Anjaam Pathiraa (Original Motion Picture Soundtrack)
| No. | Title | Length |
|---|---|---|
| 1. | "Anwar Hussain - The Psychologist" | 1:13 |
| 2. | "Manic Pleasure" | 1:17 |
| 3. | "Sleepless Nights" | 0:05 |
| 4. | "Pray" | 0:44 |
| 5. | "The Hunt" | 0:49 |
| 6. | "Anjaam Pathiraa Title" | 2:59 |
| 7. | "Alarming" | 1:05 |
| 8. | "Spree" | 2:11 |
| 9. | "Plotting for Next Kill" | 1:39 |
| 10. | "Fidget Spinner" | 1:21 |
| 11. | "Dr. Benjamin Louis" | 2:55 |
| 12. | "Story of Dr. Benjamin Louis" | 4:49 |
| 13. | "Justice Served" | 6:26 |

==Release==
===Theatrical===
The film was released on 10 January 2020. The film was passed with 'U/A' certificate from Central Board of Film Certification.

===Home media===
The film was premiered on 10 April 2020 in Surya TV
==Reception==
===Critical response===

Sajin Shrijith of The New Indian Express rated 4 out of 5 and called it "an efficient, well-crafted mystery" and said that it is "director Midhun Manuel Thomas' best work so far." Litty Simon of Malayala Manorama rated 3.5 out of 5 stars calling it "a crafty thriller from Kunchacko & Co." and "Anjaam Pathiraa will definitely make you restless. It is an excellent theatrical experience. In the film which villain is so complicated and line is multilayered from usual genre which thrills you always." Deepa Soman of The Times of India awarded 3 out of 5 and wrote that it was "a decently engaging crime thriller." and appreciated Kunchacko Boban's performance stating that he "gives the right demeanour to Anwar Hussain, as do the rest of the cast." Writing for The News Minute, Cris called it "a neatly-packed thriller" and added that "the film moves fast, not wasting time on a song or even a line too many, with noticeable performances and negligible flaws." Baradwaj Rangan of Film Companion South wrote "In the end, Anjaam Pathiraa turns out to be one of those films that takes a hot-button issue and expects us to care simply because it takes that issue up.
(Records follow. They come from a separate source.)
<file path="src/hdl/mult_ft_settings.svh">
////////////////////////////////////////////////////////////
// fault-tolerant multiplier settings
// widths, lane and replica counts, register offsets and the
// error count at which a replica is taken as permanently faulty
////////////////////////////////////////////////////////////

`ifndef MULT_FT_SETTINGS_SVH
`define MULT_FT_SETTINGS_SVH

`define MULT_FT_WIDTH          32
`define MULT_FT_LANES          4
`define MULT_FT_REPLICAS       3
`define MULT_FT_ADDR_WIDTH     8
`define MULT_FT_CNT_WIDTH      16
`define MULT_FT_PERM_THRESHOLD 4

// APB register offsets
`define MULT_FT_REG_CONFIG     8'h00
`define MULT_FT_REG_CNT0       8'h04
`define MULT_FT_REG_CNT1       8'h08
`define MULT_FT_REG_CNT2       8'h0C
`define MULT_FT_REG_STATUS     8'h10

`endif

</file>
<file path="src/hdl/mult_ft_pkg.sv">
////////////////////////////////////////////////////////////
// fault-tolerant multiplier package
// operand, address and counter types, operation and
// voter mode encodings
////////////////////////////////////////////////////////////

package mult_ft_pkg;

`include "mult_ft_settings.svh"

	// datapath and bus types
	typedef logic [`MULT_FT_WIDTH-1:0]      word_t;
	typedef logic [`MULT_FT_ADDR_WIDTH-1:0] apb_addr_t;
	typedef logic [`MULT_FT_CNT_WIDTH-1:0]  err_count_t;
	typedef logic [`MULT_FT_REPLICAS-1:0]   replica_mask_t;

	// operation shared by all lanes
	typedef enum logic [1:0] {
		MULT_OP_MUL   = 2'd0,
		MULT_OP_MULH  = 2'd1,
		MULT_OP_MULHU = 2'd2
	} mult_op_e;

	// voter operating mode, as held in CONFIG bits 4..3
	typedef enum logic [1:0] {
		VOTE_MAJORITY = 2'd0,
		VOTE_ONLY_TWO = 2'd1,
		VOTE_BYPASS   = 2'd2
	} vote_mode_e;

endpackage

</file>
<file path="src/hdl/tmr_voter.sv">
////////////////////////////////////////////////////////////
// replica voter
// majority vote over three replicas, pair compare with one
// replica excluded, or straight bypass of a single replica
////////////////////////////////////////////////////////////

`timescale 1ns/100ps

`include "mult_ft_settings.svh"

module tmr_voter (
	input  mult_ft_pkg::word_t [`MULT_FT_REPLICAS-1:0] rep_result_i,
	input  mult_ft_pkg::replica_mask_t                 rep_valid_i,
	input  mult_ft_pkg::vote_mode_e                    mode_i,
	input  logic [1:0]                                 pick_i,
	output mult_ft_pkg::word_t                         result_o,
	output logic                                       result_valid_o,
	output mult_ft_pkg::replica_mask_t                 flagged_o,
	output logic                                       err_detected_o,
	output logic                                       err_corrected_o
);

	localparam int W = `MULT_FT_WIDTH;

	// valid bit travels with the data so both see the same vote
	logic [`MULT_FT_REPLICAS-1:0][W:0] tup;
	logic [W:0]                        voted;
	logic [1:0]                        pick_idx;
	logic [1:0]                        first_idx;
	logic [1:0]                        second_idx;
	mult_ft_pkg::replica_mask_t        flags;
	logic                              detected;
	logic                              corrected;

	always_comb begin
		for (int r = 0; r < `MULT_FT_REPLICAS; r++) begin
			tup[r] = {rep_valid_i[r], rep_result_i[r]};
		end
	end

	// pick 3 falls back to replica 0
	assign pick_idx = (pick_i == 2'd3) ? 2'd0 : pick_i;

	// remaining pair for only-two mode, lower index first
	assign first_idx  = (pick_idx == 2'd0) ? 2'd1 : 2'd0;
	assign second_idx = (pick_idx == 2'd2) ? 2'd1 : 2'd2;

	always_comb begin
		voted     = tup[0];
		flags     = '0;
		detected  = 1'b0;
		corrected = 1'b0;
		case (mode_i)
			mult_ft_pkg::VOTE_BYPASS: begin
				voted = tup[pick_idx];
			end
			mult_ft_pkg::VOTE_ONLY_TWO: begin
				voted = tup[first_idx];
				if (tup[first_idx] != tup[second_idx]) begin
					detected          = 1'b1;
					flags[first_idx]  = 1'b1;
					flags[second_idx] = 1'b1;
				end
			end
			default: begin
				// majority, any single outlier is corrected
				if (tup[0] == tup[1] && tup[0] == tup[2]) begin
					voted = tup[0];
				end else if (tup[0] == tup[1]) begin
					{detected, corrected, flags[2]} = 3'b111;
				end else if (tup[0] == tup[2]) begin
					{detected, corrected, flags[1]} = 3'b111;
				end else if (tup[1] == tup[2]) begin
					voted = tup[1];
					{detected, corrected, flags[0]} = 3'b111;
				end else begin
					detected = 1'b1;
				end
			end
		endcase
	end

	assign result_o        = voted[W-1:0];
	assign result_valid_o  = voted[W];
	assign flagged_o       = flags & {`MULT_FT_REPLICAS{voted[W]}};
	assign err_detected_o  = detected & voted[W];
	assign err_corrected_o = corrected & voted[W];

endmodule

</file>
The drama is undernourished, the thrills are feeble".

===Box office===
The film was both commercial and critical success. In the overseas opening weekend, the film grossed US$713,243 from 78 screens in the United Arab Emirates (the best opening of that weekend), US$48,487 (₹34.48 lakh) from 30 screens in the United States, US$6,081 (₹4.33 lakh) from 2 screens in Canada, and A$28,605 (₹13.89 lakh) from 3 screens in Australia. It earned US$19,857 (₹14.2 lakh) in Canada in two weeks, £28,714 (₹26.78 lakh) in the United Kingdom in three weeks, A$85,285 (₹40.98 lakh) in Australia in four weeks, and US$116,759 (₹83.36 lakh) in the US in five weeks. It is the highest grossing Malayalam film of 2020 which collected over ₹50 crore from Worldwide box office

==Real life influence ==
Vishnupriya, 23 year-old pharmacist at a private hospital in Panur, was murdered at her house on 22 October 2022 by Shyamjith. During trial, he confessed that murder was inspired from the film.

== Sequel ==
A sequel titled Aaram Pathiraa was announced by Midhun Manuel Thomas on 10 January 2021.